In some embodiments, an alert event root cause recommendation method may be implemented as a computer program tangibly embodied on a computer-readable storage medium, such as storage unit 18. In some embodiments, part or all of the computer program may be loaded and/or installed onto the electronic device 10 via the ROM 12 and/or the communication unit 19. When the computer program is loaded into RAM 13 and executed by processor 11, one or more steps of a method of alert event root recommendation described above may be performed. Alternatively, in other embodiments, the processor 11 may be configured to perform an alarm event root cause recommendation method in any other suitable manner (e.g., by means of firmware).
Various implementations of the systems and techniques described here above may be implemented in digital electronic circuitry, integrated circuit systems, field Programmable Gate Arrays (FPGAs), application Specific Integrated Circuits (ASICs), application Specific Standard Products (ASSPs), systems On Chip (SOCs), load programmable logic devices (CPLDs), computer hardware, firmware, software, and/or combinations thereof.

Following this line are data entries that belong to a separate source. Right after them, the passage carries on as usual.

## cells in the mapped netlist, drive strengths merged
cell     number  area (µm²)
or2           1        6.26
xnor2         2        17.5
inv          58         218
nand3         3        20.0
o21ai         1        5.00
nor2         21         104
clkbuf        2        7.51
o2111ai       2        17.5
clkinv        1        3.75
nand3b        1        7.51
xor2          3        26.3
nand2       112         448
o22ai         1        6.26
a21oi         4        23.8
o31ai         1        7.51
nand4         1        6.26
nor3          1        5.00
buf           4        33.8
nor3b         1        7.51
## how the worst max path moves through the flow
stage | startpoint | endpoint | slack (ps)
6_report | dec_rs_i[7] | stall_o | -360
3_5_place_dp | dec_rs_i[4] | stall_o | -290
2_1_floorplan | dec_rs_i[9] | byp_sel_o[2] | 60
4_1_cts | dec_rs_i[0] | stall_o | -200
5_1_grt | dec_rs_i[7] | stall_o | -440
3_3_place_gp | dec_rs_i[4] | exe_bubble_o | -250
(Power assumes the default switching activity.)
[src/rtl/rdw_word_builder.sv]
module rdw_word_builder #(
  parameter bit WIDE   = 1'b1,
  parameter int ADDR_W = 24,
  localparam int DW    = WIDE ? 16 : 8
) (
  input  logic              clk,
  input  logic              rst_n,
  input  logic              clear,
  input  logic              beat,
  input  logic              flush_ok,
  input  logic [DW-1:0]     in_data,
  input  logic [ADDR_W-1:0] byte_addr,
  output logic              wr_fire,
  output logic [ADDR_W-2:0] wr_addr,
  output logic [15:0]       wr_data,
  output logic              wr_hi,
  output logic              wr_lo,
  output logic              holding
);
  import rdw_pkg::*;

  // Word address: drop the byte-select bit.
  assign wr_addr = byte_addr[ADDR_W-1:1];

  generate
    if (WIDE) begin : g_wide
      assign wr_fire = beat;
      assign wr_data = swap_lanes(in_data);
      assign wr_hi   = 1'b1;
      assign wr_lo   = 1'b1;
      assign holding = 1'b0;
      logic unused_wide;
      assign unused_wide = ^{clk, rst_n, clear, flush_ok, byte_addr[0]};
    end else begin : g_narrow
      logic [7:0] held_byte;
      logic       held_q;
      logic       pair_fire;
      logic       tail_fire;

      assign pair_fire = beat & byte_addr[0];
      assign tail_fire = flush_ok & held_q & ~clear;

      always_ff @(posedge clk) begin
        if (!rst_n) begin
          held_q    <= 1'b0;
          held_byte <= '0;
        end else if (clear) begin
          held_q    <= 1'b0;
        end else if (beat && !byte_addr[0]) begin
          held_q    <= 1'b1;
          held_byte <= in_data;
        end else if (pair_fire || tail_fire) begin
          held_q    <= 1'b0;
        end
      end

      assign wr_fire = pair_fire | tail_fire;
      assign wr_data = pair_fire ? pack_pair(held_byte, in_data) : pack_pair(held_byte, 8'h00);
      assign wr_hi   = 1'b1;
      assign wr_lo   = pair_fire;
      assign holding = held_q;

      // a trailing byte never writes the lower lane
      a_r8_tail_upper_only: assert property (@(posedge clk) disable iff (!rst_n)
        tail_fire |-> wr_hi && !wr_lo && !beat);
      // a pair completes only with a byte already held
      a_r5_pair_needs_held: assert property (@(posedge clk) disable iff (!rst_n)
        pair_fire |-> held_q);
    end
  endgenerate

endmodule
<file path="config.mk">
export PLATFORM = sky130hd
export DESIGN_NAME = sdram_pwrup_seq
export DESIGN_NICKNAME = d
export VERILOG_FILES = /design/src/rtl/sdram_pwrup_pkg.sv /design/src/rtl/sdram_pwrup_timer.sv /design/src/rtl/sdram_pwrup_cmd_drive.sv /design/src/rtl/sdram_pwrup_seq.sv
export SDC_FILE = /design/constraint.sdc
export NUM_CORES = 1
export LEC_CHECK = 0
export CORE_MARGIN = 8
export CORE_UTILIZATION = 55
export CTS_BUF_LIST = sky130_fd_sc_hd__clkbuf_16
export CTS_CLUSTER_DIAMETER = 60
export DETAILED_ROUTE_END_ITERATION = 8
export PLACE_DENSITY = 0.81
export SYNTH_ARGS = -nofsm -noshare
export SYNTH_HDL_FRONTEND = slang
export SYNTH_HIERARCHICAL = 1
export SYNTH_SLANG_ARGS = --single-unit
</file>
<file path="constraint.sdc">
create_clock -name clk -period 4.5 [get_ports clk]
set_input_delay 1.125 -clock clk [delete_from_list [all_inputs] [get_ports clk]]
set_output_delay 1.125 -clock clk [all_outputs]
set_load 0.05 [all_outputs]
</file>
<file path="src/rtl/sdram_pwrup_pkg.sv">
package sdram_pwrup_pkg;

  typedef enum logic [2:0] {
    OP_NOP,
    OP_PREALL,
    OP_REFRESH,
    OP_MODE,
    OP_EXTMODE
  } op_e;

  localparam logic [3:0] CMD_NOP = 4'b0111;
  localparam logic [3:0] CMD_PRE = 4'b0010;
  localparam logic [3:0] CMD_REF = 4'b0001;
  localparam logic [3:0] CMD_MRS = 4'b0000;

  localparam logic [1:0] BANK_MODE = 2'b00;
  localparam logic [1:0] BANK_EXT  = 2'b10;

  function automatic logic [2:0] burst_code(input int len);
    case (len)
      2:       return 3'b001;
      8:       return 3'b011;
      16:      return 3'b100;
      default: return 3'b010;
    endcase
  endfunction

  function automatic logic [6:0] mode_word(input int len, input bit interleave, input int cas);
    logic [2:0] lat;
    lat = (cas == 2) ? 3'b010 : 3'b011;
    return {lat, interleave, burst_code(len)};
  endfunction

  function automatic logic [2:0] pasr_code(input int fraction);
    case (fraction)
      2:       return 3'b001;
      4:       return 3'b010;
      default: return 3'b000;
    endcase
  endfunction

  function automatic int max4(input int a, input int b, input int c, input int d);
    int m;
    m = a;
    if (b > m) m = b;
    if (c > m) m = c;
    if (d > m) m = d;
    return m;
  endfunction

endpackage

</file>
<file path="src/rtl/sdram_pwrup_timer.sv">
module sdram_pwrup_timer #(
  parameter int W         = 16,
  parameter int RESET_VAL = 0
) (
  input  logic         clk,
  input  logic         rst_n,
  input  logic         load,
  input  logic [W-1:0] load_val,
  output logic         zero
);
  logic [W-1:0] cnt_q;

  always_ff @(posedge clk or negedge rst_n) begin
    if (!rst_n)            cnt_q <= W'(RESET_VAL);
    else if (load)         cnt_q <= load_val;
    else if (cnt_q != '0)  cnt_q <= cnt_q - 1'b1;
  end

  assign zero = (cnt_q == '0);
endmodule

</file>
<file path="src/rtl/sdram_pwrup_cmd_drive.sv">
module sdram_pwrup_cmd_drive
  import sdram_pwrup_pkg::*;
#(
  parameter int                ADDR_W    = 12,
  parameter logic [ADDR_W-1:0] MODE_ADDR = '0,
  parameter logic [ADDR_W-1:0] EXT_ADDR  = '0
) (
  input  logic              clk,
  input  logic              rst_n,
  input  op_e               op,
  output logic [3:0]        cmd,
  output logic [1:0]        ba,
  output logic [ADDR_W-1:0] addr
);
  localparam logic [ADDR_W-1:0] ALL_BANKS = ADDR_W'(1) << 10;

  always_ff @(posedge clk or negedge rst_n) begin
    if (!rst_n) begin
      cmd  <= CMD_NOP;
      ba   <= '0;
      addr <= '0;
    end else begin
      case (op)
        OP_PREALL:  begin cmd <= CMD_PRE; ba <= '0;        addr <= ALL_BANKS; end
        OP_REFRESH: begin cmd <= CMD_REF; ba <= '0;        addr <= '0;        end
        OP_MODE:    begin cmd <= CMD_MRS; ba <= BANK_MODE; addr <= MODE_ADDR; end
        OP_EXTMODE: begin cmd <= CMD_MRS; ba <= BANK_EXT;  addr <= EXT_ADDR;  end
        default:    begin cmd <= CMD_NOP; ba <= '0;        addr <= '0;        end
      endcase
    end
  end
endmodule

</file>
<file path="src/rtl/sdram_pwrup_seq.sv">
module sdram_pwrup_seq
  import sdram_pwrup_pkg::*;
#(
  parameter int ADDR_W           = 12,
  parameter int T_STABLE_CYC     = 25000,
  parameter int T_RP_CYC         = 3,
  parameter int T_RFC_CYC        = 10,
  parameter int T_MRD_CYC        = 2,
  parameter int N_REFRESH        = 2,
  parameter int BURST_LEN        = 4,
  parameter bit BURST_INTERLEAVE = 1'b0,
  parameter int CAS_LAT          = 3,
  parameter int ARRAY_FRACTION   = 1,
  parameter bit EXT_FIRST        = 1'b0
) (
  input  logic              clk,
  input  logic              rst_n,
  output logic              cke_o,
  output logic [3:0]        cmd_o,
  output logic [1:0]        ba_o,
  output logic [ADDR_W-1:0] addr_o,
  output logic              init_done_o
);
  localparam int CNT_W = $clog2(max4(T_STABLE_CYC, T_RP_CYC, T_RFC_CYC, T_MRD_CYC) + 1);
  localparam int REF_W = $clog2(N_REFRESH + 1);
  localparam logic [ADDR_W-1:0] MODE_ADDR =
    ADDR_W'(mode_word(BURST_LEN, BURST_INTERLEAVE, CAS_LAT));
  localparam logic [ADDR_W-1:0] EXT_ADDR = ADDR_W'(pasr_code(ARRAY_FRACTION));

  typedef enum logic [2:0] {
    PH_SETTLE, PH_REFRESH, PH_REG_A, PH_REG_B, PH_FINISH, PH_IDLE
  } phase_e;

  phase_e             ph_q, ph_d;
  logic [REF_W-1:0]   refs_q, refs_d;
  logic               done_q, cke_q;
  op_e                op;
  op_e                first_op, second_op;
  logic               load;
  logic [CNT_W-1:0]   load_val;

  // internal events brought out for the checker
  logic               wait_over;
  logic               done_set;

  generate
    if (EXT_FIRST) begin : g_ext_first
      assign first_op  = OP_EXTMODE;
      assign second_op = OP_MODE;
    end else begin : g_mode_first
      assign first_op  = OP_MODE;
      assign second_op = OP_EXTMODE;
    end
  endgenerate

  sdram_pwrup_timer #(
    .W         (CNT_W),
    .RESET_VAL (T_STABLE_CYC - 1)
  ) u_timer (
    .clk      (clk),
    .rst_n    (rst_n),
    .load     (load),
    .load_val (load_val),
    .zero     (wait_over)
  );

  always_comb begin
    ph_d     = ph_q;
    refs_d   = refs_q;
    op       = OP_NOP;
    load     = 1'b0;
    load_val = '0;
    done_set = 1'b0;
    if (wait_over) begin
      case (ph_q)
        PH_SETTLE: begin
          op       = OP_PREALL;
          load     = 1'b1;
          load_val = CNT_W'(T_RP_CYC - 1);
          ph_d     = PH_REFRESH;
        end
        PH_REFRESH: begin
          op       = OP_REFRESH;
          load     = 1'b1;
          load_val = CNT_W'(T_RFC_CYC - 1);
          if (refs_q == REF_W'(N_REFRESH - 1)) ph_d = PH_REG_A;
          else refs_d = refs_q + 1'b1;
        end
        PH_REG_A: begin
          op       = first_op;
          load     = 1'b1;
          load_val = CNT_W'(T_MRD_CYC - 1);
          ph_d     = PH_REG_B;
        end
        PH_REG_B: begin
          op       = second_op;
          load     = 1'b1;
          load_val = CNT_W'(T_MRD_CYC - 1);
          ph_d     = PH_FINISH;
        end
        PH_FINISH: begin
          done_set = 1'b1;
          ph_d     = PH_IDLE;
        end
        default: ;
      endcase
    end
  end

  always_ff @(posedge clk or negedge rst_n) begin
    if (!rst_n) begin
      ph_q   <= PH_SETTLE;
      refs_q <= '0;
      done_q <= 1'b0;
      cke_q  <= 1'b0;
    end else begin
      ph_q   <= ph_d;
      refs_q <= refs_d;
      cke_q  <= 1'b1;
      if (done_set) done_q <= 1'b1;
    end
  end

  sdram_pwrup_cmd_drive #(
    .ADDR_W    (ADDR_W),
    .MODE_ADDR (MODE_ADDR),
    .EXT_ADDR  (EXT_ADDR)
  ) u_drive (
    .clk   (clk),
    .rst_n (rst_n),
    .op    (op),
    .cmd   (cmd_o),
    .ba    (ba_o),
    .addr  (addr_o)
  );

  assign cke_o       = cke_q;
  assign init_done_o = done_q;
endmodule

</file>
==> flow_metrics.tcl <==
set metrics [dict create \
    peakVddDrop_mv 0.300 \
    hold_path.class "reg2reg" \
    drt-vias-per-instance 5.29 \
    drive_above_1_share_pct 17.3 \
    r2r_setup_slack_ns 1.44 \
    clock_sinks 28 \
    setup_tns_ns 0 \
    holdBufCountCts 0 \
    cts_buffer_depth 2 \
    numCtsBuffers 3 \
    cts_tree "built" \
    num_io_pins 22 \
    finalNonFillerCells 193 \
    clock_latency_ns 0.26 \
    antenna_found_initial 0 \
    hold_viol 0 \
    yosysUniqueCellTypes 43 \
    final_net_count 167 \
    grt_util_met1_pct 14.6 \
    postLayoutCoreUtil_pct 64.7 \
    gp_congestion 0.850 \
    drtPass1Iterations 4 \
    syn_to_final_growth_pct 14.2 \
    cp.arrival_ns 3.21 \
    yosysWarnings 6 \
    startpoint "u_timer/cnt_q[0]$_DFFE_PN1P_" \
    finalCritPeriodShare_pct 68.0 \
    cellLeakagePower_nw 0.772 \
    fmax_ghz 0.327 \
    grt_start_max_net_pins 27 \
    start_kind "flip-flop" \
    finalSetupViolCount 0 \
    r2r_cells 9 \
    postSynthAreaPerCell_um2 10.6 \
    grt_util_met3_pct 3.07 \
    synth_area_um2 1520 \
    crit_type "reg2reg" \
    cts_max_level 1 \
    crit_path_end "u_drive/addr[5]$_DFF_PN0_" \
    critical_path.max_stage_delay_ns 0.79 \
    ant_nets 0 \
    r2r-end "u_drive/addr[5]$_DFF_PN0_" \
    fillers 217 \
    fin_crit_ns 3.06 \
    drt_first_iter_violations 8 \
    post_cts_buffers 0 \
    path_cells "inv_1 > ha_1 > or4b_1 > nor4b_4 > nand2b_4 > inv_4 > and3_2 > inv_1 > and3_2" \
    skew_ns 0.00372 \
    hpwl_um 1880 \
    grt_overflow 0 \
    slew_violations 0 \
    n_antenna_cell 0 \
    place_inst 189 \
    grt_pass1_wl_um 4410 \
    slowest_stage "nor4b_4" \
    core-area_um2 2690 \
    cts_resized 0 \
    slew_headroom_pct 28.4 \
    placement_rows 19 \
    start_util_pct 56.6 \
    end_kind "flip-flop" \
    num_vias 1021 \
    cts.clk_slew.worst_paths_ns 0.06 \
    reg2reg_from "u_timer/cnt_q[0]$_DFFE_PN1P_" \
    drt-total-wl_um 2580 \
    cp.required_ns 4.65 \
    maxCapViolCount 0 \
    io_buffers 11 \
    die_w_um 68.6 \
    tightest_slew_ns 1.07 \
    global_route.usage.met2_pct 20.2 \
    p_per_area_nw_per_um2 310 \
    path_max_fanout 26 \
    drc 0 \
    wl_per_cell_um 13.4 \
    busiest_layer "met2" \
    status "finished clean" \
    synth_cells 143 \
    grt_usage_pct 12.2 \
    synth_seq_area_share_pct 47.0 \
    cts-root-buf "clkbuf_16" \
    rsz0062_at_grt "false" \
    die_height_um 68.6 \
    ys.flop_type "dfrtp_1" \
    grt_pass1_vias 1017 \
    dieArea_um2 4710 \
    synth_edf_count 0 \
    async_flop_share_pct 100 \
    synth-seq-cells 28 \
]
==> state kept, by name, summed over array words and instances (netlist names) <==
register and flops:
refs_q 2, u_timer/cnt_q 15, u_drive/ba 1, u_drive/addr 2, cke_o 1, ph_q 3
init_done_o 1, u_drive/cmd 3
==> where the power goes <==
part           leakage, nW  total (mW)  switching, mW  internal [mW]
clock network       0.0511       0.256         0.0792          0.177
registers            0.324       0.253      0.0000952          0.253
logic                0.397      0.0293         0.0266        0.00268
total                0.772       0.538          0.106          0.432
==> stage by stage <==
stage	hold slack (ns)	setup slack [ns]	area, um^2	power (mW)
2_1_floorplan	0.451	1.80	1600	0.285
3_3_place_gp	0.460	1.60	1630	0.286
3_5_place_dp	0.454	1.46	1630	0.286
4_1_cts	0.470	1.44	1740	0.545
5_1_grt	0.486	1.25	1740	0.558
6_report	0.465	1.44	1740	0.538
==> worst min path at each step <==
stage                                       start                 endpoint  slack (ns)  depth (start not counted)
after floorplan             refs_q[0]$_DFFE_PN0P_    refs_q[0]$_DFFE_PN0P_        0.45                          1
after global placement    init_done_o$_DFFE_PN0P_  init_done_o$_DFFE_PN0P_        0.46                          1
after detailed placement  init_done_o$_DFFE_PN0P_  init_done_o$_DFFE_PN0P_        0.45                          1
after CTS                 init_done_o$_DFFE_PN0P_  init_done_o$_DFFE_PN0P_        0.47                          1
after global routing      init_done_o$_DFFE_PN0P_  init_done_o$_DFFE_PN0P_        0.49                          1
final                     init_done_o$_DFFE_PN0P_  init_done_o$_DFFE_PN0P_        0.46                          1
==> synth_stat cells (3+ instances only) <==
library cell	instances	area, um^2
nand2_1	7	26.3
inv_1	5	18.8
conb_1	3	11.3
dfrtp_1	17	425
nor3_1	6	30.0
xnor2_1	5	43.8
nor2_1	11	41.3
xor2_1	8	70.1
o21ai_0	3	15.0
o31ai_1	4	30.0
buf_4	13	97.6
clkbuf_1	3	11.3
or4_1	4	30.0
a21oi_1	3	15.0
dfstp_2	11	289
a22o_1	8	70.1
==> critical path, delay by kind of cell (launching register included) <==
family        cells  cell delay (ns)
flops             1             0.37
simple gates      5             1.95
fa+ha+maj         1             0.20
buf+inv           3             0.42
==> kinds of logic (layout without fill, tap and decap cells) <==
logic type                 after synthesis  after routing  share of synthesized area [%]
and+or+nand+nor                         45             45                           19.2
DFF                                     28             28                           47.0
muxes                                    2              2                           1.40
adders and majority gates                2              2                           1.64
AOI/OAI and AO/OA                       26             26                           12.5
other                                    3             23                          0.740
xor gates and xnor gates                13             13                           7.48
buffers and inverters                   24             23                           10.0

These various embodiments may include: implemented in one or more computer programs, the one or more computer programs may be executed and/or interpreted on a programmable system including at least one programmable processor, which may be a special purpose or general-purpose programmable processor, that may receive data and instructions from, and transmit data and instructions to, a storage system, at least one input device, and at least one output device.
A computer program for carrying out methods of the present invention may be written in any combination of one or more programming languages. These computer programs may be provided to a processor of a general purpose computer, special purpose computer, or other programmable data processing apparatus, such that the computer programs, when executed by the processor, cause the functions/acts specified in the flowchart and/or block diagram block or blocks to be implemented. The computer program may execute entirely on the machine, partly on the machine, as a stand-alone software package, partly on the machine and partly on a remote machine or entirely on the remote machine or server.
In the context of the present invention, a computer-readable storage medium may be a tangible medium that can contain, or store a computer program for use by or in connection with an instruction execution system, apparatus, or device. The computer readable storage medium may include, but is not limited to, an electronic, magnetic, optical, electromagnetic, infrared, or semiconductor system, apparatus, or device, or any suitable combination of the foregoing. Alternatively, the computer readable storage medium may be a machine readable signal medium. More specific examples of a machine-readable storage medium would include an electrical connection based on one or more wires, a portable computer diskette, a hard disk, a Random Access Memory (RAM), a read-only memory (ROM), an erasable programmable read-only memory (EPROM or flash memory), an optical fiber, a portable compact disc read-only memory (CD-ROM), an optical storage device, a magnetic storage device, or any suitable combination of the foregoing.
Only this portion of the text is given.